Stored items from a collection

● ● ● ● ●

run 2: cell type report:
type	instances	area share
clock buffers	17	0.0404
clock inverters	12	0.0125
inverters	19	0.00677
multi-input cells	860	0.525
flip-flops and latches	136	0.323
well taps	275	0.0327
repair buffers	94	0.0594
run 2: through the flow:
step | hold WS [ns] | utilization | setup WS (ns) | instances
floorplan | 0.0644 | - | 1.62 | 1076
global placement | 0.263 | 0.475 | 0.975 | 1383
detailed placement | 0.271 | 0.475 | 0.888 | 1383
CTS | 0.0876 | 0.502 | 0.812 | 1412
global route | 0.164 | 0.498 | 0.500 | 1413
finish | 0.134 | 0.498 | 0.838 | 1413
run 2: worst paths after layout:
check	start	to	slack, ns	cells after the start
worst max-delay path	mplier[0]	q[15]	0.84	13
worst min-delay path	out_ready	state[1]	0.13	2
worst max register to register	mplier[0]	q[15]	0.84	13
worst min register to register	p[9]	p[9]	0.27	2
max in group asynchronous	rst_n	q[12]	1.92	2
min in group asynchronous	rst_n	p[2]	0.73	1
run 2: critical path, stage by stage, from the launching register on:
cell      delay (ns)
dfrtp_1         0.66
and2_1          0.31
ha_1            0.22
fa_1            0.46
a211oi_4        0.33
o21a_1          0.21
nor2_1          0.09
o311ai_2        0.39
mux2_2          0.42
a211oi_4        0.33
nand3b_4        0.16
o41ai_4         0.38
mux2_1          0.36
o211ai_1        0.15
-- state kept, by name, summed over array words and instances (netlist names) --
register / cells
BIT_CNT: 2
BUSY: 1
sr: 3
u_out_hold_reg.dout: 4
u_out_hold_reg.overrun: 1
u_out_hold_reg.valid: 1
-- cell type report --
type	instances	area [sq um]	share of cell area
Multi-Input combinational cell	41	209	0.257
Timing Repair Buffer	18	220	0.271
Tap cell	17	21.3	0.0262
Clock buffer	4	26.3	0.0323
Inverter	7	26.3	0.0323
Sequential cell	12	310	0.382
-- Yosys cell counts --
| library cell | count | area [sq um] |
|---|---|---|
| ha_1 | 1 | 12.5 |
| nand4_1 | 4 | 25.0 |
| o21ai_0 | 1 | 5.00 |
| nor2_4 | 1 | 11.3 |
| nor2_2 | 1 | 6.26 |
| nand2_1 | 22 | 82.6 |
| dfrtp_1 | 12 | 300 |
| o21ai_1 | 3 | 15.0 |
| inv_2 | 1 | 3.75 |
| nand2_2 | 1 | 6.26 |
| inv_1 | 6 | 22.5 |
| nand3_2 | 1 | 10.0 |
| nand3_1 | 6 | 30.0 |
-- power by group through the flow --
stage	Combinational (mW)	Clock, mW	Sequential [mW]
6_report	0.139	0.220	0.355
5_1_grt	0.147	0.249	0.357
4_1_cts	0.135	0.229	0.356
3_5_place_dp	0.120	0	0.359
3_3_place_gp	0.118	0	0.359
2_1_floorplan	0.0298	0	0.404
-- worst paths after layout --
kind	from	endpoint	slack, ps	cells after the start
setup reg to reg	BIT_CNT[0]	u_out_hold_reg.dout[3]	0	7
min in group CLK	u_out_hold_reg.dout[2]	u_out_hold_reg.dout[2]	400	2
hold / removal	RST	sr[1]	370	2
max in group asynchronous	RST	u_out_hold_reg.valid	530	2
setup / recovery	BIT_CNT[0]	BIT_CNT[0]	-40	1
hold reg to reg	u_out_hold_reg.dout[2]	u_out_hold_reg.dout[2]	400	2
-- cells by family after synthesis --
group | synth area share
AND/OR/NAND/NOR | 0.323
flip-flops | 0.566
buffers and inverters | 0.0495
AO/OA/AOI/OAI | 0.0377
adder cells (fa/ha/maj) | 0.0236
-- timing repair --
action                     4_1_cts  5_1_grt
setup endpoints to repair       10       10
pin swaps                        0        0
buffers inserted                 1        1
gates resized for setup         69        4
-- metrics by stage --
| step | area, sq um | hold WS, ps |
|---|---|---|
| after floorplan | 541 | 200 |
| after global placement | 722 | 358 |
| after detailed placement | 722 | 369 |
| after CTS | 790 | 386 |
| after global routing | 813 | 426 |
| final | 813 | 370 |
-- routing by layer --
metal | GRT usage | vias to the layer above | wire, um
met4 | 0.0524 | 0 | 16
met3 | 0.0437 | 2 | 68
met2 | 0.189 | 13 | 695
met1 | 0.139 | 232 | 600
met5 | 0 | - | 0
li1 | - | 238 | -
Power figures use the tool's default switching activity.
**src/rtl/onn_pkg.sv**
```systemverilog
// Shared constants and types for the oscillator phase-matrix loader.
package onn_pkg;

    localparam int N_ROWS    = 5;
    localparam int N_COLS    = 3;
    localparam int PHI_W     = 4;
    localparam int NUM_WORDS = N_ROWS * N_COLS;

    // Width helper that never collapses to zero bits for tiny ranges.
    function automatic int clog2_min1(input int value);
        return (value <= 2) ? 1 : $clog2(value);
    endfunction

    localparam int NUM_W = clog2_min1(NUM_WORDS);
    localparam int CNT_W = clog2_min1(PHI_W);

    typedef enum logic [1:0] {
        IDLE   = 2'd0,
        SHIFT  = 2'd1,
        COMMIT = 2'd2
    } state_e;

endpackage

```
**src/rtl/synapse_phase_loader_if.sv**
```systemverilog
// Serial load handshake and committed phase-matrix bus of the loader.
interface synapse_phase_loader_if;

    logic                                                start;
    logic                                                abort;
    logic                                                bit_valid;
    logic                                                bit_in;
    logic                                                busy;
    logic [onn_pkg::NUM_W-1:0]                           num;
    logic [0:onn_pkg::NUM_WORDS*onn_pkg::PHI_W-1]        phi_out;
    logic                                                phi_valid;
    logic                                                done;

    modport master (
        output start, abort, bit_valid, bit_in,
        input  busy, num, phi_out, phi_valid, done
    );

    modport slave (
        input  start, abort, bit_valid, bit_in,
        output busy, num, phi_out, phi_valid, done
    );

endinterface

```
**src/rtl/phase_deserializer.sv**
```systemverilog
// MSB-first serial-to-parallel converter for one phase word; flags the word
// in the same cycle its final bit is accepted.
module phase_deserializer
    import onn_pkg::*;
(
    input  logic             clk,
    input  logic             rst,
    input  logic             clear_i,
    input  logic             shift_i,
    input  logic             bit_i,
    output logic [PHI_W-1:0] word_o,
    output logic             word_valid_o
);

    localparam logic [CNT_W-1:0] LAST_BIT = CNT_W'(PHI_W - 1);

    // Only PHI_W-1 bits need storage: the final bit completes the word directly.
    logic [PHI_W-2:0] sreg_q, sreg_d;
    logic [CNT_W-1:0] cnt_q, cnt_d;

    always_comb begin
        word_o       = {sreg_q, bit_i};
        word_valid_o = shift_i && !clear_i && (cnt_q == LAST_BIT);
        sreg_d       = sreg_q;
        cnt_d        = cnt_q;
        if (clear_i) begin
            sreg_d = '0;
            cnt_d  = '0;
        end else if (shift_i) begin
            sreg_d = word_o[PHI_W-2:0];
            cnt_d  = (cnt_q == LAST_BIT) ? '0 : cnt_q + CNT_W'(1);
        end
    end

    always_ff @(posedge clk or posedge rst) begin
        if (rst) begin
            sreg_q <= '0;
            cnt_q  <= '0;
        end else begin
            sreg_q <= sreg_d;
            cnt_q  <= cnt_d;
        end
    end

endmodule

```
**src/rtl/synapse_phase_loader.sv**
```systemverilog
// Sequences a serial phase-matrix load into a staging buffer and commits the
// whole matrix to phi_out in a single cycle so consumers never see a partial frame.
module synapse_phase_loader
    import onn_pkg::*;
(
    input  logic                  clk,
    input  logic                  rst,
    synapse_phase_loader_if.slave bus
);

    localparam logic [NUM_W-1:0] LAST_NUM = NUM_W'(NUM_WORDS - 1);

    state_e                state_q, state_d;
    logic [NUM_W-1:0]      num_q, num_d;
    logic                  busy_q, busy_d;
    logic                  done_q, done_d;
    logic                  phi_valid_q;
    logic                  commit_en;
    logic                  deser_clear;
    logic                  deser_shift;
    logic [PHI_W-1:0]      word;
    logic                  word_valid;
    logic [0:NUM_WORDS*PHI_W-1] phi_flat;

    phase_deserializer u_deser (
        .clk          (clk),
        .rst          (rst),
        .clear_i      (deser_clear),
        .shift_i      (deser_shift),
        .bit_i        (bus.bit_in),
        .word_o       (word),
        .word_valid_o (word_valid)
    );

    always_ff @(posedge clk or posedge rst) begin
        if (rst) begin
            state_q <= IDLE;
        end else begin
            state_q <= state_d;
        end
    end

    always_comb begin
        state_d = state_q;
        unique case (state_q)
            IDLE: begin
                if (bus.start && !bus.abort) begin
                    state_d = SHIFT;
                end
            end
            SHIFT: begin
                if (bus.abort) begin
                    state_d = IDLE;
                end else if (word_valid && (num_q == LAST_NUM)) begin
                    state_d = COMMIT;
                end
            end
            COMMIT:  state_d = IDLE;
            default: state_d = IDLE;
        endcase
    end

    // busy stays up through the cycle done is shown, so it covers the commit edge.
    always_comb begin
        deser_clear = (state_q != SHIFT) || bus.abort;
        deser_shift = (state_q == SHIFT) && bus.bit_valid && !bus.abort;
        commit_en   = (state_q == COMMIT);
        done_d      = commit_en;
        busy_d      = (state_d != IDLE) || commit_en;
        num_d       = num_q;
        unique case (state_q)
            IDLE:   num_d = '0;
            SHIFT: begin
                if (bus.abort) begin
                    num_d = '0;
                end else if (word_valid && (num_q != LAST_NUM)) begin
                    num_d = num_q + NUM_W'(1);
                end
            end
            COMMIT:  num_d = '0;
            default: num_d = '0;
        endcase
    end

    always_ff @(posedge clk or posedge rst) begin
        if (rst) begin
            num_q       <= '0;
            busy_q      <= 1'b0;
            done_q      <= 1'b0;
            phi_valid_q <= 1'b0;
        end else begin
            num_q       <= num_d;
            busy_q      <= busy_d;
            done_q      <= done_d;
            phi_valid_q <= phi_valid_q | commit_en;
        end
    end

    // One staging slot and one committed word per matrix entry, row-major.
    for (genvar gi = 0; gi < NUM_WORDS; gi++) begin : g_slot
        logic [PHI_W-1:0] stage_q;
        logic [PHI_W-1:0] phi_q;

        always_ff @(posedge clk or posedge rst) begin
            if (rst) begin
                stage_q <= '0;
                phi_q   <= '0;
            end else begin
                if (word_valid && (num_q == NUM_W'(gi))) begin
                    stage_q <= word;
                end
                if (commit_en) begin
                    phi_q <= stage_q;
                end
            end
        end

        assign phi_flat[gi*PHI_W +: PHI_W] = phi_q;
    end

    assign bus.busy      = busy_q;
    assign bus.num       = num_q;
    assign bus.done      = done_q;
    assign bus.phi_valid = phi_valid_q;
    assign bus.phi_out   = phi_flat;

endmodule

```
**src/flat_wrapper.sv**
```systemverilog
// flat-port wrapper written by rule: the top's interface ports become plain ports
module synapse_phase_loader_flat import onn_pkg::*;
  (clk, rst, bus_start, bus_abort, bus_bit_valid, bus_bit_in, bus_busy, bus_num, bus_phi_out, bus_phi_valid, bus_done);
  synapse_phase_loader_if bus_i ();
  input  logic clk;
  input  logic rst;
  input wire logic [$bits(bus_i.start)-1:0] bus_start;
  input wire logic [$bits(bus_i.abort)-1:0] bus_abort;
  input wire logic [$bits(bus_i.bit_valid)-1:0] bus_bit_valid;
  input wire logic [$bits(bus_i.bit_in)-1:0] bus_bit_in;
  output wire logic [$bits(bus_i.busy)-1:0] bus_busy;
  output wire logic [$bits(bus_i.num)-1:0] bus_num;
  output wire logic [$bits(bus_i.phi_out)-1:0] bus_phi_out;
  output wire logic [$bits(bus_i.phi_valid)-1:0] bus_phi_valid;
  output wire logic [$bits(bus_i.done)-1:0] bus_done;
  assign bus_i.start = bus_start;
  assign bus_i.abort = bus_abort;
  assign bus_i.bit_valid = bus_bit_valid;
  assign bus_i.bit_in = bus_bit_in;
  assign bus_busy = bus_i.busy;
  assign bus_num = bus_i.num;
  assign bus_phi_out = bus_i.phi_out;
  assign bus_phi_valid = bus_i.phi_valid;
  assign bus_done = bus_i.done;
  synapse_phase_loader u_core (.clk(clk), .rst(rst), .bus(bus_i));
endmodule
```
`src/rtl/product_accumulator.sv`:
```
// Sums N_TERMS signed 64-bit products into a guard-bit accumulator per batch.
// The finished sum is held on acc_out/out_valid until the next stage takes it.
module product_accumulator #(
  parameter int N_TERMS   = 8,
  parameter int GUARD     = 8,
  parameter int ACC_WIDTH = 64 + GUARD
) (
  input  logic                 clk,
  input  logic                 reset,
  input  logic                 en,
  input  logic                 start,
  input  logic                 prod_valid,
  input  logic [63:0]          prod_in,
  output logic                 busy,
  output logic [ACC_WIDTH-1:0] acc_out,
  output logic                 out_valid,
  input  logic                 out_ready,
  output logic [8:0]           term_count
);

  // Handshake: the sum transfers on the rising edge where out_valid, out_ready
  // and en are all high; acc_out/out_valid never change while waiting for that.
  typedef enum logic [1:0] {IDLE = 2'd0, ACCUM = 2'd1, DONE = 2'd2} state_t;

  localparam logic [8:0] LAST_IDX = 9'(N_TERMS - 1);

  state_t                 state, state_n;
  logic [ACC_WIDTH-1:0]   acc, acc_n, acc_out_n, sum;
  logic [8:0]             cnt_n;
  logic                   out_valid_n;

  assign sum  = acc + {{GUARD{prod_in[63]}}, prod_in};
  assign busy = (state != IDLE);

  always_comb begin
    state_n     = state;
    acc_n       = acc;
    cnt_n       = term_count;
    acc_out_n   = acc_out;
    out_valid_n = out_valid;
    if (en) begin
      case (state)
        IDLE: begin
          if (start) begin
            state_n = ACCUM;
            acc_n   = '0;
            cnt_n   = '0;
          end
        end
        ACCUM: begin
          if (prod_valid) begin
            acc_n = sum;
            cnt_n = term_count + 9'd1;
            if (term_count == LAST_IDX) begin
              state_n     = DONE;
              acc_out_n   = sum;
              out_valid_n = 1'b1;
            end
          end
        end
        DONE: begin
          if (out_ready) begin
            state_n     = IDLE;
            out_valid_n = 1'b0;
          end
        end
        default: state_n = IDLE;
      endcase
    end
  end

  always_ff @(posedge clk) begin
    if (reset) begin
      state      <= IDLE;
      acc        <= '0;
      term_count <= '0;
      acc_out    <= '0;
      out_valid  <= 1'b0;
    end else begin
      state      <= state_n;
      acc        <= acc_n;
      term_count <= cnt_n;
      acc_out    <= acc_out_n;
      out_valid  <= out_valid_n;
    end
  end

endmodule

```
`config.mk`:
```
export PLATFORM = sky130hd
export DESIGN_NAME = product_accumulator
export DESIGN_NICKNAME = d
export VERILOG_FILES = /design/src/rtl/product_accumulator.sv
export SDC_FILE = /design/constraint.sdc
export NUM_CORES = 1
export LEC_CHECK = 0
export CORE_MARGIN = 8
export CORE_UTILIZATION = 59
export CTS_CLUSTER_DIAMETER = 100
export DETAILED_ROUTE_END_ITERATION = 7
export PLACE_DENSITY = 0.86
export SYNTH_ARGS = -nofsm -noshare
export SYNTH_HDL_FRONTEND = slang
export SYNTH_SLANG_ARGS = --single-unit
export TNS_END_PERCENT = 1
```
`constraint.sdc`:
```
create_clock -name clk -period 7.2 [get_ports clk]
set_input_delay 1.8 -clock clk [delete_from_list [all_inputs] [get_ports clk]]
set_output_delay 1.8 -clock clk [all_outputs]
set_load 0.05 [all_outputs]
```
Yosys cells after proc, flatten, opt, wreduce, memory -nomap -nowiden. Cells that the tools add are included. W data, S select, Z words.

Bits in registers: 156. Latch bits: 0. Bits in writable memories: 0. ROM bits: 0. Output and inout port bits: 83. Word-level logic and storage cells: 37. Memories kept: 0.

$add $sub $neg: 2. Multiply operators: 0. Div/mod/pow operators: 0. Order comparisons: 0. Eq/ne operators: 7. Shift-type cells: 0. Mux-type cells: 15. Bitwise operators: 0. Reductions and logical operators: 8.

Operators with widths (count): $mux W72 (2); $pmux W72 S2 (1); $add A72 B72 Y72 (1); $mux W9 (2); $pmux W9 S2 (1); $reduce_and A5 Y1 (2); $add A9 B1 Y9 const B (1); $eq A9 B3 Y1 const B (1); $mux W2 (4); $ne A2 B2 Y1 const B (4); $reduce_and A4 Y1 (2); $pmux W2 S3 (1); $reduce_bool A2 Y1 (3); $mux W1 (3); $eq A2 B1 Y1 const B (1); $eq A2 B2 Y1 const B (1); $logic_not A2 Y1 (1); $pmux W1 S2 (1).

Depth between registers and ports, before layout. Gate-level depths: netlist of run 1.

Depth after elaboration: 4. Depth in mapped cells: 12. Mapped depth without buffers: 12.

Worst setup path before layout of run 1. No wires, ideal clock.

Kind: input -> register. Start: input prod_in[0]. End: register acc_out[70]. Library setup time: 0.058 ns. Arrival: 4.472 ns. Data required time: 7.142 ns. Path slack: 2.669 ns. Stages: 12. Buffers on the path: 0. Path through: ha_1 -> fa_1 -> a211oi_1 -> o21bai_2 -> a21oi_1 -> o311ai_1 -> o31ai_1 -> o21ai_1 -> a21oi_2 -> o21ai_0 -> nor4b_1 -> a211o_1.

Longest elaborated chain between the ends: 1.

Ends and longest elaborated chain: start: declaration (RTL line 13) `input logic [63:0] prod_in,`; $add A72 B72 Y72 (RTL line 32) `assign sum = acc + {{GUARD{prod_in[63]}}, prod_in};`; end signal: assignment (RTL line 83) `acc_out <= acc_out_n;`; end: declaration (RTL line 15) `output logic [ACC_WIDTH-1:0] acc_out,`.

Every way passes these cells. A chain may end at the register's enable or synchronous reset.

Worst setup path after layout of run 1.
Start: input prod_in[0]. End: register acc_out[58].

The elaborated chain is that of the path after synthesis.

==> results of run 1 <==
cells in the final DEF, fill, tap and decap left out, types with 4 or more instances in the layout:
cell type,instances
a211o_1,4
a211oi_1,14
a21boi_0,8
a21o_1,31
a21oi_1,161
a22o_1,24
a22oi_1,28
a31oi_1,7
and2_1,7
and4_1,5
buf_4,9
clkbuf_16,17
clkdlybuf4s50_1,151
dfxtp_1,156
ha_1,72
inv_1,17
inv_6,6
nand2_1,205
nand2b_1,11
nand3_1,13
nand3b_1,12
nand4_1,37
nand4b_1,4
nor2_1,87
nor2b_1,12
nor3_1,23
nor3b_1,5
nor4b_1,5
o211ai_1,10
o21a_1,10
o21ai_0,80
o21ai_1,5
o21bai_1,16
o31ai_1,7
or3_1,10
or4_1,7
xnor2_1,35
xor2_1,38
sequential cells by signal, summed over array words and instances, names as in the netlist:
name / cells
acc_out: 72
state: 2
term_count: 9
acc: 72
out_valid: 1
cells by family after synthesis:
logic type | synth area share, %
simple gates | 21.7
mux | 0.302
xor+xnor | 6.42
fa+ha+maj | 9.25
buf+inv | 3.77
compound gates | 27.2
flops | 31.4
cell usage after synthesis, drive strengths merged, types with 3 or more instances:
cell / count
a21o: 31
o21bai: 17
a211o: 4
a21oi: 164
and4: 5
xor2: 38
o21a: 10
or4: 7
buf: 7
and3: 3
dfxtp: 156
or3: 10
and2: 9
a22oi: 28
nand4b: 4
a31oi: 7
nand3b: 12
nor4b: 5
nor4: 3
nand2b: 11
a211oi: 14
nor2b: 12
o211ai: 10
inv: 17
ha: 72
mux2i: 3
o31ai: 7
clkbuf: 75
nor3: 23
nand3: 13
nand2: 206
nor3b: 5
or2: 3
xnor2: 35
a21boi: 8
nand4: 37
o21ai: 86
a22o: 24
nor2: 88
metrics by stage:
stage | std cells | worst slack, ns | hold WS (ns)
finish | 1620 | 1.98 | 0.455
global route | 1620 | 1.66 | 0.477
CTS | 1620 | 2.02 | 0.456
global placement | 1588 | 1.75 | 0.438
detailed placement | 1588 | 1.60 | 0.447
floorplan | 1290 | 2.67 | 0.429
metal layers:
metal / vias to the layer above / GRT usage (%) / wire (um) / share of wire [%]
met5: - / 0 / 9 / 0.030
met4: 2 / 10.4 / 728 / 2.4
met3: 70 / 7.06 / 2190 / 7.4
met2: 377 / 47.6 / 14200 / 48
met1: 4756 / 32.2 / 12600 / 42
li1: 4852 / - / - / -
worst max path at each step:
stage,cells past startpoint,to,start
2_1_floorplan,12,acc_out[70]$_SDFFE_PP0P_,prod_in[0]
3_3_place_gp,13,acc_out[58]$_SDFFE_PP0P_,prod_in[0]
3_5_place_dp,13,acc_out[58]$_SDFFE_PP0P_,prod_in[0]
4_1_cts,13,acc_out[58]$_SDFFE_PP0P_,prod_in[0]
5_1_grt,13,acc_out[58]$_SDFFE_PP0P_,prod_in[0]
6_report,13,acc_out[58]$_SDFFE_PP0P_,prod_in[0]
layout make-up:
cell class | count | share of cell area [%]
clock inverter | 15 | 1.48
sequential | 156 | 25.8
timing repair buffer | 160 | 13.0
multi-input combinational | 1035 | 53.4
inverter | 17 | 0.527
tap | 220 | 2.27
clock buffer | 17 | 3.51
worst min-delay path, stage by stage (launching register included):
cell     delay, ns
dfxtp_1       0.31
nand2_1       0.05
a21oi_1       0.05
power by group:
group,switching (mW),internal (mW)
clock,0.422,0.525
sequential,0.00545,0.871
combinational,0.166,0.110
total,0.593,1.51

● ● ● ● ●

What you are asked to do
From the data, report how many lines hold "paths", leaving out any other words.

Task solution
2